When patients say they can’t afford their medicine, fear being bankrupted by medical bills or struggle to find treatment for an addiction, we typically offer sympathy for these heartbreaking and seemingly intractable issues.
But might it be our responsibility to point out that these problems are not just bad luck but also the result of political decisions? Instead of giving a kindly pat on the shoulder, perhaps we should inform our patients that they can call their elected officials to get answers. In addition to our medical counsel, perhaps we should also encourage them to vote.

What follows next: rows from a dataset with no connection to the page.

// SME
module SME(clk,reset,chardata,isstring,ispattern,valid,match,match_index);
  input clk;
  input reset;
  input [7:0] chardata;
  input isstring;
  input ispattern;
  output match;
  output [4:0] match_index;
  output valid;
  reg match;
  reg [4:0] match_index;
  reg valid;
  reg [7:0] string_data [31:0];
  reg [5:0] string_length;
  reg [7:0] pattern_data [7:0];
  reg [3:0] pattern_length;
  reg [1:0] state;
  reg [5:0] string_counter;
  reg [3:0] pattern_counter;
  reg fresh;             
  reg [5:0] head;        
  reg star_seen;         
  reg [3:0] star_pattern;  
  reg [5:0] star_string;   
  parameter DATA_READ   = 0;
  parameter FIND_HEAD   = 1;
  parameter CHECK_DATA  = 2;
  parameter DATA_OUT    = 3;
  always@(*) valid <= (state == DATA_OUT);
  wire anchored = (pattern_data[0] == "^");
  wire [7:0] pchar = pattern_data[pattern_counter[2:0]];
  wire [7:0] schar = string_data[string_counter[4:0]];
  wire [7:0] prev_char = string_data[head[4:0] - 5'd1];
  wire at_end = (string_counter >= string_length);
  always @(posedge clk or posedge reset) begin
    if(reset)begin
      state <= DATA_READ;
      string_length <= 0;
      pattern_length <= 0;
      match_index <= 0;
      match <= 0;
      fresh <= 1;
      head <= 0;
      star_seen <= 0;
    end
    else begin
      case(state)
        DATA_READ:begin
          if(isstring)begin
            if(fresh)begin
              string_length <= 1;
              string_data[0] <= chardata;
            end
            else begin
              string_length <= string_length + 1;
              string_data[string_length[4:0]] <= chardata;
            end
            pattern_length <= 0;
            fresh <= 0;
          end
          else if(ispattern)begin
            pattern_length <= pattern_length + 1;
            pattern_data[pattern_length[2:0]] <= chardata;
            fresh <= 0;
          end
          else if(pattern_length != 0)begin
            state <= FIND_HEAD;
            head <= 0;
          end
        end
        FIND_HEAD:begin
          if(head >= string_length)begin
            state <= DATA_OUT;
            match <= 0;
  ...
export LEC_CHECK = 0
export CAP_MARGIN = 40
export CORE_MARGIN = 2
export CORE_UTILIZATION = 72
export CTS_CLUSTER_DIAMETER = 204
export CTS_CLUSTER_SIZE = 15
export PLACE_DENSITY_LB_ADDON = 0.03
export SETUP_SLACK_MARGIN = 1.44
export SLEW_MARGIN = 10
create_clock -name core_clock -period 4.84 [get_ports {clk}]
run.sh (not shown) runs the stock make flow with config.mk's settings and CLKGATE_MAP_FILE=.
The first run never finished: it broke off in 5_1_grt.
// attitude_estimation
module attitude_estimation(
    input clk,
    input reset,
    output SCLK,
    output MOSI,
    input  MISO_G,
    output SS_G,
    input  MISO_A,
    output SS_A,
    output [15:0] gyro_x,
    output [15:0] gyro_y,
    output [15:0] accl_x,
    output [15:0] accl_y,
    output [15:0] accl_z
    );
    wire read_ready;
    wire [7:0] read_data;
    wire TREADY;
    wire TVALID;
    wire [103:0] TDATA;
    spi_master master (.clk(clk),
                       .reset(reset),
                       .read_ready(read_ready),
                       .read_data(read_data),
                       .SCLK(SCLK),
                       .MOSI(MOSI),
                       .MISO_G(MISO_G),
                       .SS_G(SS_G),
                       .MISO_A(MISO_A),
                       .SS_A(SS_A));
    spi_axis_bridge bridge (.clk(clk),
                            .reset(reset),
                            .read_ready(read_ready),
                            .read_data(read_data),
                            .TREADY(TREADY),
                            .TVALID(TVALID),
                            .TDATA(TDATA));
    preprocessor preprocessor (.clk(clk),
                               .reset(reset),
                               .RAW_GYRO_X({TDATA[95:88], TDATA[103:96]}),
                               .RAW_GYRO_Y({TDATA[79:72], TDATA[87:80]}),
                               .RAW_ACCL_X({TDATA[55:48], TDATA[63:56]}),
                               .RAW_ACCL_Y({TDATA[31:24], TDATA[39:32]}),
                               .RAW_ACCL_Z({TDATA[7:0], TDATA[15:8]}),
                               .GYRO_X(gyro_x),
                               .GYRO_Y(gyro_y),
                               .ACCL_X(accl_x),
                               .ACCL_Y(accl_y),
                               .ACCL_Z(accl_z),
                               .TREADY(TREADY),
                               .TVALID(TVALID));
endmodule
clock: 6.19 ns
lec_check: 0
abc_area: 1
cap_margin: 20
core_margin: 2
core_utilization: 72
cts_cluster_diameter: 384
cts_cluster_size: 98
setup_slack_margin: 1.11
slew_margin: 20
run.sh (not shown) runs the stock make flow with config.mk's settings and CLKGATE_MAP_FILE=.
The first run died in 4_1_cts.
Next try:
- ABC_AREA: 1 -> not set
- CTS_CLUSTER_DIAMETER: 384 -> not set
- CTS_CLUSTER_SIZE: 98 -> 51
- PLACE_DENSITY: not set -> 0.35
- SETUP_SLACK_MARGIN: 1.11 -> 1.36
- clock period: 6.19 -> 5.42 ns (I/O delays scaled with it)
What happened: The new run never finished: it broke off in 4_1_cts; synthesized area shrinks by 7.0%; synthesized cell count drops by 24%; die area shrinks by 6.9%.
Next try:
- clock period: 5.42 -> 5.3 ns (I/O delays scaled with it)
The changed run aborted during 4_1_cts, error DPL-0038.
Synthesized cell count is unchanged.
Area after synthesis does not change.
Die area does not change.
Next try:
- CTS_CLUSTER_SIZE: 51 -> not set
- MAX_ROUTING_LAYER: not set -> met4
- SETUP_SLACK_MARGIN: 1.36 -> 3.19
- clock period: 5.3 -> 10.8 ns (I/O delays scaled with it)
Outcome:
- The new run ended with an error in 5_1_grt on GRT-0232
- synthesized cell count is unchanged
- area after synthesis is unchanged
- die size does not change

---

## build 32
Starting RTL as in the previous note.
==> flow/config.mk <==
export PLATFORM = sky130hd
export DESIGN_NAME = attitude_estimation
export DESIGN_NICKNAME = attitude_estimation
export VERILOG_FILES = /design/flow/design.v
export SDC_FILE = /design/flow/constraint.sdc
export NUM_CORES = 4
export LEC_CHECK = 0
export ABC_AREA = 1
export CAP_MARGIN = 15
export CORE_MARGIN = 2
export CORE_UTILIZATION = 72
export CTS_CLUSTER_DIAMETER = 87
export PLACE_DENSITY = 0.36
export SLEW_MARGIN = 20
==> flow/constraint.sdc <==
create_clock -name core_clock -period 11.4 [get_ports {clk}]
set_input_delay 2.2800 -clock core_clock [delete_from_list [all_inputs] [get_ports {clk}]]
set_output_delay 2.2800 -clock core_clock [all_outputs]
set_load 0.01 [all_outputs]
Build 32: done, clean on timing, DRC and antenna
Input changes introduced in build 58 (baseline for comparison: build 32):
diff --git a/flow/config.mk b/flow/config.mk
--- a/flow/config.mk
+++ b/flow/config.mk
@@ -9 +9 @@
-export CAP_MARGIN = 15
+export CAP_MARGIN = 20
@@ -12,2 +12,3 @@
-export CTS_CLUSTER_DIAMETER = 87
-export PLACE_DENSITY = 0.36
+export CTS_CLUSTER_SIZE = 72
+export PLACE_DENSITY_LB_ADDON = 0.01
+export SETUP_SLACK_MARGIN = -0.64
==> flow/constraint.sdc <==
create_clock -name core_clock -period 8.82 [get_ports {clk}]
set_input_delay 1.7640 -clock core_clock [delete_from_list [all_inputs] [get_ports {clk}]]
set_output_delay 1.7640 -clock core_clock [all_outputs]
set_load 0.01 [all_outputs]
## What came out
Build 58: DPL-0038 in clock tree synthesis -> run aborted. The placed wire-length estimate reported for build 58 is greater than that of build 32 by 43%. Taking build 32 as the reference, in build 58 number of placed instances, taps included picked up an extra about 20%, synthesized cell count barely changed. As far as synthesized area goes, build 58 and build 32 are indistinguishable; the numbers are identical. On total die size, build 32 and build 58 are neck and neck. Per the comparison of build 58 with build 32, proportion of register bits with asynchronous set or reset after synthesis held; post-synthesis cell count from yosys ~0 delta; worst slack at placement shows a reduction of 1850 ps; count of flip-flops with a built-in enable after synthesis has remained practically unchanged.
[inputs] build 34 vs build 58
diff --git a/flow/config.mk b/flow/config.mk
--- a/flow/config.mk
+++ b/flow/config.mk
@@ -8 +7,0 @@
-export ABC_AREA = 1
@@ -11,4 +10 @@
-export CORE_UTILIZATION = 72
-export CTS_CLUSTER_SIZE = 72
-export PLACE_DENSITY_LB_ADDON = 0.01
-export SETUP_SLACK_MARGIN = -0.64
+export CORE_UTILIZATION = 10
==> flow/constraint.sdc <==
create_clock -name core_clock -period 22.1 [get_ports {clk}]
set_input_delay 4.4200 -clock core_clock [delete_from_list [all_inputs] [get_ports {clk}]]
set_output_delay 4.4200 -clock core_clock [all_outputs]
set_load 0.01 [all_outputs]
==> comparison <==
No stage failed in build 34, and the final checks on the layout all came back clean. Diff build 58 -> build 34: width of the chip +about 160%, proportion of synthesized area in mux cells went up 3.4 points, post-synthesis cell area decreased about 7%, flop and latch count out of synthesis stayed essentially flat.
What build 87 does differently from build 34 at the input level:
diff --git a/flow/config.mk b/flow/config.mk
--- a/flow/config.mk
+++ b/flow/config.mk
@@ -10 +10,2 @@
-export CORE_UTILIZATION = 10
+export CORE_UTILIZATION = 70
+export PLACE_DENSITY_LB_ADDON = 0.0
==> flow/constraint.sdc <==
create_clock -name core_clock -period 11.0 [get_ports {clk}]
set_input_delay 2.2000 -clock core_clock [delete_from_list [all_inputs] [get_ports {clk}]]
set_output_delay 2.2000 -clock core_clock [all_outputs]
set_load 0.01 [all_outputs]
Results
- Out of build 87 and build 34, the only run to close with the timing, DRC and antenna checks passing was build 34.
- Die: build 87 smaller than build 34
- Compared to build 34, build 87 has clock-buffer cell count 2 lower.
- Per the comparison of build 87 with build 34, worst-case reg-to-reg path depth fell by 2, normalized max-slew margin flat, logic gate share of total power did not really move, largest fanout on the critical path now smaller.
- Build 87 ended up with a lower die boundary height than build 34 did.
- Looking at build 87 and build 34, the total cells reported by yosys after synthesis is a wash.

When patients are admitted to the hospital, they are asked about their tobacco use and their flu shots, their employment status and their religious affiliation. Why not ask if they are registered to vote? Just as hospitals and clinics help the uninsured obtain coverage, they should also help eligible voters register. Waiting rooms are filled with brochures — there’s no reason voter registration materials can’t be in the mix.
In 2014, two clinics in the Bronx conducted a nonpartisan voter registration effort.Many of the volunteers were doctors, nurses or medical students, but the outreach took place outside the exam room. The efforts paid off; 90 percent of patients who were eligible to vote but had not yet registered did so. More than half of them were first-time voters.
And we medical professionals must ourselves vote in all elections. We cannot sit them out — our votes directly affect our patients’ health. Groups like On Call for Democracy and Med Out the Vote offer resources and help identify candidates with strong health care platforms.
Dr. Virchow wrote, “If you want to achieve anything, you have to be radical.” Many of our now-standard medical treatments seemed radical at the time (even handwashing).
He also said, “You must start by inciting the population.” He returned to Berlin just in time for the March Revolution of 1848. He joined in and even helped construct street barricades.
Doctors today don’t necessarily have to be stacking gurneys in the streets, but we do have to recognize that the health of the community is part of our medical mission. Civic engagement is integral to that. When our patients ask what they can do to improve their health, in addition to sunscreen, exercise and five servings of fruits and vegetables, we should advise voting.
This is one prescription that doesn’t require prior authorization from the insurance company.